• **Exercise requirements**: Lines from the start of the data through the line containing "the input tuser" must be given again exactly. Leave the others out.

[Records from a dataset]

### src/hw/rtl/cesd_pkg.sv
`default_nettype none

package cesd_pkg;

  // decoder phase codes
  typedef enum logic [2:0] {
    PH_PLAIN  = 3'd0,
    PH_BSLASH = 3'd1,
    PH_OCT1   = 3'd2,
    PH_OCT2   = 3'd3,
    PH_CLOSED = 3'd4
  } phase_e;

  // result status codes
  typedef enum logic [2:0] {
    ST_OK       = 3'd0,
    ST_NO_OPEN  = 3'd1,
    ST_JUNK     = 3'd2,
    ST_BAD_ESC  = 3'd3,
    ST_OCT_BIG  = 3'd4,
    ST_DANGLING = 3'd5,
    ST_FAILED   = 3'd6
  } status_e;

  // item kinds carried on the input tuser
  localparam logic OpData = 1'b0;
  localparam logic OpEnd  = 1'b1;

  localparam logic [7:0] CharQuote     = 8'h22;
  localparam logic [7:0] CharBackslash = 8'h5c;
  localparam logic [7:0] CharZero      = 8'h30;
  localparam logic [7:0] CharSeven     = 8'h37;
  localparam logic [7:0] CharSpace     = 8'h20;
  localparam logic [7:0] OctLimit      = 8'd32;

  localparam int unsigned InDataW  = 8;
  localparam int unsigned OutDataW = 24;

  // decoder state carried between beats
  typedef struct packed {
    phase_e     phase;
    logic       await_open;
    logic [7:0] octal;
    logic       failed;
  } dec_state_t;

  // one decoded result
  typedef struct packed {
    logic [1:0] count;
    logic [7:0] first;
    logic [7:0] second;
    status_e    status;
  } dec_result_t;

  // simple escape letters: returns {valid, value}
  function automatic logic [8:0] esc_lookup(input logic [7:0] b);
    logic [8:0] r;
    r = 9'd0;
    case (b)
      8'h61:   r = {1'b1, 8'd7};   // a
      8'h62:   r = {1'b1, 8'd8};   // b
      8'h66:   r = {1'b1, 8'd12};  // f
      8'h6e:   r = {1'b1, 8'd10};  // n
      8'h72:   r = {1'b1, 8'd13};  // r
      8'h74:   r = {1'b1, 8'd9};   // t
      8'h76:   r = {1'b1, 8'd11};  // v
      8'h27, 8'h22, 8'h5c, 8'h3f: r = {1'b1, b};
      default: r = 9'd0;
    endcase
    return r;
  endfunction

  function automatic logic is_octal(input logic [7:0] b);
    return (b >= CharZero) && (b <= CharSeven);
  endfunction

  function automatic logic is_space(input logic [7:0] b);
    return (b == CharSpace) || ((b >= 8'd9) && (b <= 8'd13));
  endfunction

endpackage

`default_nettype wire

### src/hw/rtl/cesd_step.sv
`default_nettype none

module cesd_step (
  input  cesd_pkg::dec_state_t  state_i,
  input  logic                  strip_i,
  input  logic                  op_i,
  input  logic [7:0]            byte_i,
  output cesd_pkg::dec_state_t  state_o,
  output cesd_pkg::dec_result_t result_o
);
  import cesd_pkg::*;

  dec_state_t  nxt;
  dec_result_t res;
  logic        plain_go;
  logic [8:0]  esc;
  logic [7:0]  oct_next;

  assign esc      = esc_lookup(byte_i);
  assign oct_next = {state_i.octal[4:0], byte_i[2:0]};

  // one decode step
  always_comb begin
    nxt        = state_i;
    res.count  = 2'd0;
    res.first  = 8'd0;
    res.second = 8'd0;
    res.status = ST_OK;
    plain_go   = 1'b0;

    if (op_i == OpEnd) begin
      if (state_i.failed) begin
        res.status = ST_FAILED;
      end else if (state_i.phase == PH_BSLASH) begin
        res.status = ST_DANGLING;
      end else if (state_i.phase == PH_OCT1 || state_i.phase == PH_OCT2) begin
        res.count = 2'd1;
        res.first = state_i.octal;
      end
      // re-arm for the next string
      nxt.phase      = PH_PLAIN;
      nxt.octal      = 8'd0;
      nxt.failed     = 1'b0;
      nxt.await_open = strip_i;
    end else if (state_i.failed) begin
      res.status = ST_FAILED;
    end else if (state_i.await_open) begin
      nxt.await_open = 1'b0;
      if (byte_i != CharQuote) begin
        res.status = ST_NO_OPEN;
        nxt.failed = 1'b1;
      end
    end else begin
      case (state_i.phase)
        PH_BSLASH: begin
          if (esc[8]) begin
            res.count = 2'd1;
            res.first = esc[7:0];
            nxt.phase = PH_PLAIN;
          end else if (is_octal(byte_i)) begin
            nxt.octal = {5'd0, byte_i[2:0]};
            nxt.phase = PH_OCT1;
          end else begin
            res.status = ST_BAD_ESC;
            nxt.failed = 1'b1;
          end
        end
        PH_OCT1: begin
          if (is_octal(byte_i)) begin
            nxt.octal = oct_next;
            nxt.phase = PH_OCT2;
          end else begin
            res.count = 2'd1;
            res.first = state_i.octal;
            nxt.phase = PH_PLAIN;
            plain_go  = 1'b1;
          end
        end
        PH_OCT2: begin
          if (is_octal(byte_i)) begin
            if (state_i.octal >= OctLimit) begin
              res.status = ST_OCT_BIG;
              nxt.failed = 1'b1;
            end else begin
              nxt.octal = oct_next;
              res.count = 2'd1;
              res.first = oct_next;
              nxt.phase = PH_PLAIN;
            end
          end else begin
            res.count = 2'd1;
            res.first = state_i.octal;
            nxt.phase = PH_PLAIN;
            plain_go  = 1'b1;
          end
        end
        PH_CLOSED: begin
          if (!is_space(byte_i)) begin
            res.status = ST_JUNK;
            nxt.failed = 1'b1;
          end
        end
        default: begin
          nxt.phase = PH_PLAIN;
          plain_go  = 1'b1;
        end
      endcase

      // byte handled as plain text, possibly after an octal flush
      if (plain_go) begin
        if (strip_i && byte_i == CharQuote) begin
          nxt.phase = PH_CLOSED;
        end else if (byte_i == CharBackslash) begin
          nxt.phase = PH_BSLASH;
        end else if (res.count == 2'd0) begin
          res.count = 2'd1;
          res.first = byte_i;
        end else begin
          res.count  = 2'd2;
          res.second = byte_i;
        end
      end
    end
  end

  assign state_o  = nxt;
  assign result_o = res;

endmodule

`default_nettype wire

### src/hw/rtl/c_string_escape_decoder_top.sv
// C string literal unescape decoder.
// Input stream: one raw byte per beat on s_axis_tdata; s_axis_tuser high
// marks an end-of-string beat (data ignored) that flushes a pending octal
// escape or reports a dangling backslash, then re-arms the decoder.
// Output stream: exactly one result beat per input beat, carrying 0 to 2
// decoded bytes, the byte count and a status code. Errors are sticky until
// the next end-of-string beat.
// Configuration: cfg_we_i writes cfg_wdata_i into the strip-quotes bit
// (require and drop surrounding double quotes); write only while idle.
// Path: each input beat is taken into the input register, and its result
// is then held in the result register and presented from there.
// Throughput: one beat per cycle while m_axis_tready is high; the decoder
// state update is one short combinational step between the two registers.
// Reset: quote stripping off, decoder in plain text, no error, both
// pipeline registers empty.
// Stall: when m_axis_tready is low the result register holds, the input
// register still fills once, and s_axis_tready then drops until the
// result is taken.
`default_nettype none

module c_string_escape_decoder_top (
  input  logic                          clk_i,
  input  logic                          rst_ni,
  // configuration
  input  logic                          cfg_we_i,
  input  logic                          cfg_wdata_i,
  // input stream
  input  logic                          s_axis_tvalid,
  output logic                          s_axis_tready,
  input  logic [cesd_pkg::InDataW-1:0]  s_axis_tdata,   // [7:0] data_byte
  input  logic                          s_axis_tuser,   // [0] operation
  // output stream
  output logic                          m_axis_tvalid,
  input  logic                          m_axis_tready,
  // [1:0] byte_count, [9:2] first_byte, [17:10] second_byte, [20:18] status
  output logic [cesd_pkg::OutDataW-1:0] m_axis_tdata
);
  import cesd_pkg::*;

  logic        strip_q;
  dec_state_t  state_q, state_d;
  logic        in_valid_q;
  logic        in_op_q;
  logic [7:0]  in_byte_q;
  logic        out_valid_q;
  dec_result_t out_q, res_d;
  logic        adv;

  // result register free or draining this cycle
  assign adv           = !out_valid_q || m_axis_tready;
  assign s_axis_tready = !in_valid_q || adv;

  cesd_step u_step (
    .state_i  (state_q),
    .strip_i  (strip_q),
    .op_i     (in_op_q),
    .byte_i   (in_byte_q),
    .state_o  (state_d),
    .result_o (res_d)
  );

  // input register
  always_ff @(posedge clk_i or negedge rst_ni) begin
    if (!rst_ni) begin
      in_valid_q <= 1'b0;
    end else if (s_axis_tready) begin
      in_valid_q <= s_axis_tvalid;
    end
  end

  always_ff @(posedge clk_i) begin
    if (s_axis_tready && s_axis_tvalid) begin
      in_op_q   <= s_axis_tuser;
      in_byte_q <= s_axis_tdata;
    end
  end

  // decoder state and configuration
  always_ff @(posedge clk_i or negedge rst_ni) begin
    if (!rst_ni) begin
      strip_q <= 1'b0;
      state_q <= '{phase: PH_PLAIN, await_open: 1'b0, octal: 8'd0, failed: 1'b0};
    end else begin
      if (in_valid_q && adv) begin
        state_q <= state_d;
      end
      if (cfg_we_i) begin
        strip_q            <= cfg_wdata_i;
        state_q.await_open <= cfg_wdata_i;
      end
    end
  end

  // result register
  always_ff @(posedge clk_i or negedge rst_ni) begin
    if (!rst_ni) begin
      out_valid_q <= 1'b0;
    end else if (adv) begin
      out_valid_q <= in_valid_q;
    end
  end

  always_ff @(posedge clk_i) begin
    if (adv && in_valid_q) begin
      out_q <= res_d;
    end
  end

  assign m_axis_tvalid = out_valid_q;
  assign m_axis_tdata  = {3'd0, out_q.status, out_q.second, out_q.first, out_q.count};

endmodule

`default_nettype wire

### config.mk
export PLATFORM = sky130hd
export DESIGN_NAME = c_string_escape_decoder_top
export DESIGN_NICKNAME = d
export VERILOG_FILES = /design/src/hw/rtl/cesd_pkg.sv /design/src/hw/rtl/cesd_step.sv /design/src/hw/rtl/c_string_escape_decoder_top.sv
export SDC_FILE = /design/constraint.sdc
export NUM_CORES = 1
export LEC_CHECK = 0
export BUFFER_PORTS_ARGS = -buffer_cell sky130_fd_sc_hd__buf_2
export CELL_PAD_IN_SITES_DETAIL_PLACEMENT = 1
export CELL_PAD_IN_SITES_GLOBAL_PLACEMENT = 1
export CORE_ASPECT_RATIO = 1.2
export CORE_MARGIN = 2
export CORE_UTILIZATION = 44
export DETAILED_ROUTE_END_ITERATION = 8
export PLACE_DENSITY = 0.78
export SYNTH_ARGS = -nofsm -noshare
export SYNTH_HDL_FRONTEND = slang
export SYNTH_SLANG_ARGS = --single-unit
### constraint.sdc
create_clock -name clk_i -period 2.49 [get_ports clk_i]
set_input_delay 0 -clock clk_i [delete_from_list [all_inputs] [get_ports clk_i]]
set_output_delay 0 -clock clk_i [all_outputs]
set_load 0.005 [all_outputs]
* Yosys cells after proc, flatten, opt, wreduce, memory -nomap -nowiden
Cells that the tools add are included.
Cells by class: $lt $le $gt $ge 5, eq/ne operators 25, mux-type cells 64, bitwise operators 1, reduce and logical (&&, ||, !) cells 21
Operator list (number):
- 18-bit 2-to-1 mux | 5
- 10-bit 2-to-1 mux | 8
- 9-bit case mux with 8 select lines | 1
- 8-bit by 7-bit == test with 1-bit output, second input constant | 8
- 9-bit 2-to-1 mux | 6
- 3-bit 2-to-1 mux | 16
- 8-bit 2-to-1 mux | 6
- 8-bit by 6-bit == test with 1-bit output, second input constant | 4
- 10-bit case mux with 3 select lines | 1
- 13-bit 2-to-1 mux | 2
- 8-bit case mux with 3 select lines | 1
- 8-bit by 6-bit >= comparator with 1-bit output, second input constant | 2
- 3-bit != test, second input constant | 5
- 3-bit case mux with 4 select lines | 1
- 1-bit 2-to-1 mux | 10
- 3-bit case mux with 3 select lines | 1
- 9-bit AND reduction | 1
- 8-bit by 4-bit >= comparator with 1-bit output, second input constant | 1
- 8-bit by 4-bit less-or-equal comparator with 1-bit output, second input constant | 1
- 8-bit by 6-bit less-or-equal comparator with 1-bit output, second input constant | 1
- 2-bit 2-to-1 mux | 4
- 8-bit by 6-bit != test with 1-bit output, second input constant | 1
- 7-bit OR reduction | 1
- 3-bit by 2-bit == test with 1-bit output, second input constant | 2
- other kinds (17) | 27
Word-level totals: register bits after elaboration 46, output and inout port bits 26, word-level logic and storage cells 129

* Longest topological paths before layout
word-level depth 16, depth in mapped cells 10

* By module
Synthesis repeated with hierarchy kept, for this count alone.
Unflattened totals: cells, all modules 298, area, all modules 2931.6 µm²
By module, submodules not included:
- c_string_escape_decoder_top | instances 1, cells each 77, area an instance 1611.5 µm², seq. area each 1301.2 µm²
- cesd_step | instances 1, cells each 221, area an instance 1320.0 µm², seq. area each 0.0 µm²

* Least setup slack after synthesis
Ideal clock, no wire load.
kind register to register, from reg out_valid_q (netlist: m_axis_tvalid), to reg state_q[5] (netlist bit), setup time 0.134 ns, data arrival time 2.178 ns, data required time 2.356 ns, path slack 0.178 ns, stages on the path, launching flop included 8, path buffers 2, cells stage by stage dfrtp_1 -> nand2b_1 -> and2_1 -> clkbuf_1 -> o21ai_1 -> clkbuf_1 -> o21ai_0 -> o31ai_1
On the way: cells in the longest elaborated chain, start to end 4
Ends and longest elaborated chain:
- start: declaration | RTL line c_string_escape_decoder_top.sv:45 | logic out_valid_q;
- start signal: assignment | RTL line c_string_escape_decoder_top.sv:99 | out_valid_q <= in_valid_q;
- 1-bit zero test | RTL line c_string_escape_decoder_top.sv:50 | assign adv = !out_valid_q || m_axis_tready;
- 1-bit logical OR | RTL line c_string_escape_decoder_top.sv:50
- 1-bit logical AND | RTL line c_string_escape_decoder_top.sv:84 | if (in_valid_q && adv) begin
- 9-bit AND reduction (no source line)
- end signal: assignment | RTL line c_string_escape_decoder_top.sv:82 | state_q <= '{phase: PH_PLAIN, await_open: 1'b0, octal: 8'd0, failed: 1'b0};
- end signal: assignment | RTL line c_string_escape_decoder_top.sv:85 | state_q <= state_d;
- end: declaration | RTL line c_string_escape_decoder_top.sv:41 | dec_state_t state_q, state_d;
Every way passes these cells. A chain may end at the register's enable or synchronous reset.

* Final worst setup path
from reg in_byte_q[1], to reg out_q, in the netlist m_axis_tdata[16] (data pin)
On the way: cells in the longest elaborated chain, start to end 10, elaborated cells between the ends (all ways) 32
Ends and longest elaborated chain:
- start: declaration | RTL line c_string_escape_decoder_top.sv:44 | logic [7:0] in_byte_q;
- start signal: assignment | RTL line c_string_escape_decoder_top.sv:74 | in_byte_q <= s_axis_tdata;
- 8-bit by 6-bit == test with 1-bit output (tied with other cells) | RTL line cesd_pkg.sv:59 | case (b)
- 4-bit OR reduction | RTL line cesd_pkg.sv:59
- 9-bit case mux with 8 select lines | RTL line cesd_pkg.sv:59
- 9-bit 2-to-1 mux | RTL line cesd_step.sv:56 | if (esc[8]) begin
- 10-bit case mux with 3 select lines | RTL line cesd_step.sv:54 | case (state_i.phase)
- 10-bit 2-to-1 mux | RTL line cesd_step.sv:47 | end else if (state_i.await_open) begin
- 10-bit 2-to-1 mux | RTL line cesd_step.sv:45 | end else if (state_i.failed) begin
- 10-bit 2-to-1 mux | RTL line cesd_step.sv:31 | if (op_i == OpEnd) begin
- 2-bit zero test | RTL line cesd_step.sv:115 | end else if (res.count == 2'd0) begin
- 7-bit OR reduction (no source line) *
- end signal: assignment | RTL line c_string_escape_decoder_top.sv:105 | out_q <= res_d;
- end: declaration | RTL line c_string_escape_decoder_top.sv:46 | dec_result_t out_q, res_d;
Mark *: on every way between the ends. The rest lies on a longest branch, timed or not. The select of a mux whose other input is x is not followed.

• **Result of this task**:
### src/hw/rtl/cesd_pkg.sv
`default_nettype none

package cesd_pkg;

  // decoder phase codes
  typedef enum logic [2:0] {
    PH_PLAIN  = 3'd0,
    PH_BSLASH = 3'd1,
    PH_OCT1   = 3'd2,
    PH_OCT2   = 3'd3,
    PH_CLOSED = 3'd4
  } phase_e;

  // result status codes
  typedef enum logic [2:0] {
    ST_OK       = 3'd0,
    ST_NO_OPEN  = 3'd1,
    ST_JUNK     = 3'd2,
    ST_BAD_ESC  = 3'd3,
    ST_OCT_BIG  = 3'd4,
    ST_DANGLING = 3'd5,
    ST_FAILED   = 3'd6
  } status_e;

  // item kinds carried on the input tuser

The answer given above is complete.